• Aim of the exercise: From the entries below, reproduce exactly the line containing "export IMPL_initial_core_util_pct=54.0", the line containing "export IMPL_powerDensity_nw_per_um2=990", and every line in between, with nothing added.

Saved entries:
※ ※ ※

[src/rtl/txn_if.sv]
// Bundle of command, transaction and result signals between the initiator
// and its environment (upstream command source, responder, watchdog, result sink).
interface txn_if #(
  parameter int ID_W = 4
) ();
  // cmd_valid/cmd_ready: a command moves on any rising edge where both are high.
  // Once cmd_valid rises, the source holds it and keeps cmd_id stable until
  // that edge. cmd_ready does not wait for cmd_valid.
  logic            cmd_valid;
  logic            cmd_ready;
  logic [ID_W-1:0] cmd_id;
  logic            start_transaction;
  logic            complete_transaction;
  logic            req_timeout;
  logic            done_valid;
  logic [ID_W-1:0] done_id;
  logic [1:0]      done_status;
  logic [1:0]      retry_cnt;
  logic            busy;

  modport master (
    input  cmd_valid, cmd_id, complete_transaction, req_timeout,
    output cmd_ready, start_transaction, done_valid, done_id, done_status,
           retry_cnt, busy
  );

  modport slave (
    output cmd_valid, cmd_id, complete_transaction, req_timeout,
    input  cmd_ready, start_transaction, done_valid, done_id, done_status,
           retry_cnt, busy
  );
endinterface

[src/rtl/txn_initiator.sv]
// Initiator of the start/complete/timeout handshake: accepts one command at a
// time, retries timed-out attempts after a fixed backoff and reports the result.
module txn_initiator #(
  parameter int ID_W        = 4,
  parameter int MAX_RETRIES = 2,
  parameter int BACKOFF     = 3
) (
  input  logic       clk,
  input  logic       rst,
  txn_if.master      bus,
  output logic [2:0] dbg_state_o
);

  typedef enum logic [2:0] {
    S_IDLE    = 3'd0,
    S_ISSUE   = 3'd1,
    S_WAIT    = 3'd2,
    S_BACKOFF = 3'd3,
    S_REPORT  = 3'd4
  } state_t;

  localparam logic [1:0] ST_OK_FIRST = 2'b00;
  localparam logic [1:0] ST_OK_RETRY = 2'b01;
  localparam logic [1:0] ST_FAILED   = 2'b10;
  localparam logic [1:0] RC_MAX      = 2'(MAX_RETRIES);
  localparam int         BO_W        = (BACKOFF > 1) ? $clog2(BACKOFF) : 1;
  localparam logic [BO_W-1:0] BO_LAST = BO_W'(BACKOFF - 1);

  state_t          state_q;
  logic [ID_W-1:0] id_q;
  logic [1:0]      rc_q;
  logic [BO_W-1:0] bo_q;
  logic            ready_q;
  logic            busy_q;
  logic            start_q;
  logic            done_q;
  logic [ID_W-1:0] done_id_q;
  logic [1:0]      done_st_q;

  always_ff @(posedge clk) begin
    if (rst) begin
      state_q   <= S_IDLE;
      id_q      <= '0;
      rc_q      <= '0;
      bo_q      <= '0;
      ready_q   <= 1'b1;
      busy_q    <= 1'b0;
      start_q   <= 1'b0;
      done_q    <= 1'b0;
      done_id_q <= '0;
      done_st_q <= '0;
    end else begin
      start_q <= 1'b0;
      done_q  <= 1'b0;
      case (state_q)
        S_IDLE: begin
          if (bus.cmd_valid && ready_q) begin
            id_q    <= bus.cmd_id;
            rc_q    <= '0;
            ready_q <= 1'b0;
            busy_q  <= 1'b1;
            start_q <= 1'b1;
            state_q <= S_ISSUE;
          end
        end
        S_ISSUE: begin
          state_q <= S_WAIT;
        end
        S_WAIT: begin
          // A completion that coincides with a timeout still counts as success.
          if (bus.complete_transaction) begin
            done_q    <= 1'b1;
            done_id_q <= id_q;
            done_st_q <= (rc_q == 2'd0) ? ST_OK_FIRST : ST_OK_RETRY;
            state_q   <= S_REPORT;
          end else if (bus.req_timeout) begin
            if (rc_q < RC_MAX) begin
              rc_q    <= rc_q + 2'd1;
              bo_q    <= '0;
              state_q <= S_BACKOFF;
            end else begin
              done_q    <= 1'b1;
              done_id_q <= id_q;
              done_st_q <= ST_FAILED;
              state_q   <= S_REPORT;
            end
          end
        end
        S_BACKOFF: begin
          // Late responses to the abandoned attempt are dropped here.
          if (bo_q == BO_LAST) begin
            start_q <= 1'b1;
            state_q <= S_ISSUE;
          end else begin
            bo_q <= bo_q + 1'b1;
          end
        end
        S_REPORT: begin
          ready_q <= 1'b1;
          busy_q  <= 1'b0;
          state_q <= S_IDLE;
        end
        default: begin
          state_q <= S_IDLE;
        end
      endcase
    end
  end

  assign bus.cmd_ready         = ready_q;
  assign bus.start_transaction = start_q;
  assign bus.done_valid        = done_q;
  assign bus.done_id           = done_id_q;
  assign bus.done_status       = done_st_q;
  assign bus.retry_cnt         = rc_q;
  assign bus.busy              = busy_q;
  assign dbg_state_o           = state_q;

endmodule

[src/flat_wrapper.sv]
// flat-port wrapper written by rule: the top's interface ports become plain ports
module txn_initiator_flat 
#(
  parameter int ID_W        = 4,
  parameter int MAX_RETRIES = 2,
  parameter int BACKOFF     = 3
)
  (clk, rst, dbg_state_o, bus_cmd_valid, bus_cmd_id, bus_complete_transaction, bus_req_timeout, bus_cmd_ready, bus_start_transaction, bus_done_valid, bus_done_id, bus_done_status, bus_retry_cnt, bus_busy);
  txn_if #(.ID_W(ID_W)) bus_i ();
  input  logic clk;
  input  logic rst;
  output logic [2:0] dbg_state_o;
  input wire logic [$bits(bus_i.cmd_valid)-1:0] bus_cmd_valid;
  input wire logic [$bits(bus_i.cmd_id)-1:0] bus_cmd_id;
  input wire logic [$bits(bus_i.complete_transaction)-1:0] bus_complete_transaction;
  input wire logic [$bits(bus_i.req_timeout)-1:0] bus_req_timeout;
  output wire logic [$bits(bus_i.cmd_ready)-1:0] bus_cmd_ready;
  output wire logic [$bits(bus_i.start_transaction)-1:0] bus_start_transaction;
  output wire logic [$bits(bus_i.done_valid)-1:0] bus_done_valid;
  output wire logic [$bits(bus_i.done_id)-1:0] bus_done_id;
  output wire logic [$bits(bus_i.done_status)-1:0] bus_done_status;
  output wire logic [$bits(bus_i.retry_cnt)-1:0] bus_retry_cnt;
  output wire logic [$bits(bus_i.busy)-1:0] bus_busy;
  assign bus_i.cmd_valid = bus_cmd_valid;
  assign bus_i.cmd_id = bus_cmd_id;
  assign bus_i.complete_transaction = bus_complete_transaction;
  assign bus_i.req_timeout = bus_req_timeout;
  assign bus_cmd_ready = bus_i.cmd_ready;
  assign bus_start_transaction = bus_i.start_transaction;
  assign bus_done_valid = bus_i.done_valid;
  assign bus_done_id = bus_i.done_id;
  assign bus_done_status = bus_i.done_status;
  assign bus_retry_cnt = bus_i.retry_cnt;
  assign bus_busy = bus_i.busy;
  txn_initiator #(.ID_W(ID_W), .MAX_RETRIES(MAX_RETRIES), .BACKOFF(BACKOFF)) u_core (.clk(clk), .rst(rst), .bus(bus_i), .dbg_state_o(dbg_state_o));
endmodule
[config.mk]
export PLATFORM = sky130hd
export DESIGN_NAME = txn_initiator_flat
export DESIGN_NICKNAME = d
export VERILOG_FILES = /design/src/rtl/txn_if.sv /design/src/rtl/txn_initiator.sv /design/src/flat_wrapper.sv
export SDC_FILE = /design/constraint.sdc
export NUM_CORES = 1
export LEC_CHECK = 0
export ABC_CLOCK_PERIOD_IN_PS = 1400
export BUFFER_PORTS_ARGS = -buffer_cell sky130_fd_sc_hd__buf_2
export CAP_MARGIN = 20
export CORE_UTILIZATION = 50
export DETAILED_ROUTE_END_ITERATION = 6
export PLACE_DENSITY = 0.76
export SLEW_MARGIN = 10
export SYNTH_ARGS = -nofsm -noshare
export SYNTH_HDL_FRONTEND = slang
export SYNTH_SLANG_ARGS = --single-unit
[constraint.sdc]
create_clock -name clk -period 1.4 [get_ports clk]
set_input_delay 0.07 -clock clk [delete_from_list [all_inputs] [get_ports clk]]
set_output_delay 0.07 -clock clk [all_outputs]
set_load 0.03 [all_outputs]
==> flow_metrics.env, run 1 <==
export IMPL_status="complete, no violations"
export IMPL_grt_pass1_wl_um=3290
export IMPL_clock_path_buffers=2
export IMPL_syn_nets=111
export IMPL_die_width_um=45.4
export IMPL_max_stage_delay_ps=400
export IMPL_final_core_util_pct=66.0
export IMPL_grt_pass1_vias=735
export IMPL_cp_start_kind="register"
export IMPL_critical_path_cell_chain="inv_1, ha_1, or3_1, a21oi_1"
export IMPL_slowest_stage="or3_1"
export IMPL_hold_viol_final=0
export IMPL_peakVddDrop_mv=0.524
export IMPL_async_reset_ff_share_pct=0
export IMPL_p_switching_uw=331
export IMPL_drc=0
export IMPL_fp_dieArea_um2=2060
export IMPL_p_comb_share_pct=18.1
export IMPL_wl_per_cell_um=13.7
export IMPL_fin_hold_ws_ps=1.94
export IMPL_grt_use_total_pct=22.2
export IMPL_slew_limit_headroom_pct=72.7
export IMPL_post_cts_buffers=0
export IMPL_clk_insertion_delay_late_ps=310
export IMPL_period_share_pct=92.8
export IMPL_pre_cts_slack_ps=84.1
export IMPL_syn_avg_cell_area_um2=9.42
export IMPL_postRouteAntennaNets=0
export IMPL_crit_path_max_fanout=6
export IMPL_cts_tree="done"
export IMPL_required_ps=1640
export IMPL_wl_um=2110
export IMPL_cts_root_buf="clkbuf_4"
export IMPL_synth_edf_count=0
export IMPL_cts_sinks=21
export IMPL_crit_type="register to register"
export IMPL_power_internal_uw=810
export IMPL_seqPwrFrac_pct=56.2
export IMPL_cp_end_kind="register"
export IMPL_drive_gt1_share_pct=37.2
export IMPL_hold_path_class="input port to register"
export IMPL_p_leak_nw=0.466
export IMPL_max_freq_mhz=770
export IMPL_layout_commonest_cell="buf_2"
export IMPL_nNetsFinal=141
export IMPL_finalWorstSetupSlack_ps=101
export IMPL_drt_iter0_drc=13
export IMPL_fin_crit_ps=1300
export IMPL_cts_hold_buf=0
export IMPL_routabilityCongestion=0.784
export IMPL_antenna_cells=0
export IMPL_cts_clk_slew_worst_paths_ps=120
export IMPL_die_y_um=45.4
export IMPL_grt_max_degree=23
export IMPL_first_pass_iters=4
export IMPL_antenna_found_initial=0
export IMPL_yosys_warnings=0
export IMPL_power_frac_clock_pct=25.8
export IMPL_finalMaxSlewViolations=0
export IMPL_maxCapViolCount=0
export IMPL_route_vias_total=863
export IMPL_synth_area_um2=942
export IMPL_finClkSkew_ps=5.58
export IMPL_synth_main_ff_cell="dfxtp_1"
export IMPL_synthTopCellsByArea="dfxtp_1, a21oi_1, nand3_1"
export IMPL_syn_inst=100
export IMPL_layout_common_cells="buf_2, dfxtp_1, a21oi_1"
export IMPL_initial_core_util_pct=54.0
export IMPL_hpwlAfterDp_um=1470
export IMPL_grt_overflow_total=0
export IMPL_arrival_ps=1540
export IMPL_yosys_area_top_type="dfxtp_1"
export IMPL_port_buffer_count=23
export IMPL_cts_repair_resized=0
export IMPL_synth_seq_cells=21
export IMPL_tightest_slew_ps=409
export IMPL_syn2layout_area_growth_pct=22.3
export IMPL_fp_coreArea_um2=1750
export IMPL_synth_top_area_share_pct=44.6
export IMPL_powerDensity_nw_per_um2=990
export IMPL_synth_cell_types=35
export IMPL_routed_via_density=5.60
export IMPL_ys_seq_area_share_pct=44.6
export IMPL_setup_viol=0
export IMPL_cts_max_level=1
export IMPL_num_rows=15
export IMPL_io_pins=24
export IMPL_swShare_pct=29.0
export IMPL_numCtsBuffers=3
==> cell families (layout without fill, tap and decap cells) <==
kind of cell | after synthesis | count (layout) | synth area share [%]
AOI/OAI and AO/OA | 38 | 38 | 26.2
and+or+nand+nor | 29 | 29 | 21.4
DFF | 21 | 21 | 44.6
buffers and inverters | 10 | 39 | 5.18
adders and majority gates | 2 | 2 | 2.66
==> metrics by stage <==
step / cell area [um^2] / setup TNS (ps) / total power, mW / std cells
floorplan: 942 / 0 / 0.787 / 100
global placement: 1110 / 0 / 0.851 / 150
detailed placement: 1110 / 0 / 0.854 / 150
CTS: 1140 / 0 / 1.14 / 154
global route: 1150 / -16.5 / 1.19 / 154
finish: 1150 / 0 / 1.14 / 154
==> power groups by stage <==
stage / logic (mW) / registers [mW] / clock network, mW
finish: 0.206 / 0.641 / 0.294
CTS: 0.202 / 0.640 / 0.297
global placement: 0.198 / 0.652 / 0
floorplan: 0.102 / 0.685 / 0
global route: 0.222 / 0.645 / 0.325
detailed placement: 0.201 / 0.653 / 0
==> layer usage <==
layer / GRT usage [%] / routed length [um] / vias to the layer above
met2: 35.1 / 978 / 28
li1: - / - / 430
met4: 9.09 / 38 / 0
met5: 0 / 0 / -
met1: 29.9 / 991 / 400
met3: 3.57 / 102 / 5
==> final cells by class <==
type,instances,area (um^2)
well taps,25,31.3
clock buffers,3,22.5
clock inverters,1,5.00
multi-input cells,69,482
flip-flops and latches,21,422
repair buffers,31,175
fillers,149,593
inverters,4,15.0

※ ※ ※

• Written answer:
export IMPL_initial_core_util_pct=54.0
export IMPL_hpwlAfterDp_um=1470
export IMPL_grt_overflow_total=0
export IMPL_arrival_ps=1540
export IMPL_yosys_area_top_type="dfxtp_1"
export IMPL_port_buffer_count=23
export IMPL_cts_repair_resized=0
export IMPL_synth_seq_cells=21
export IMPL_tightest_slew_ps=409
export IMPL_syn2layout_area_growth_pct=22.3
export IMPL_fp_coreArea_um2=1750
export IMPL_synth_top_area_share_pct=44.6
export IMPL_powerDensity_nw_per_um2=990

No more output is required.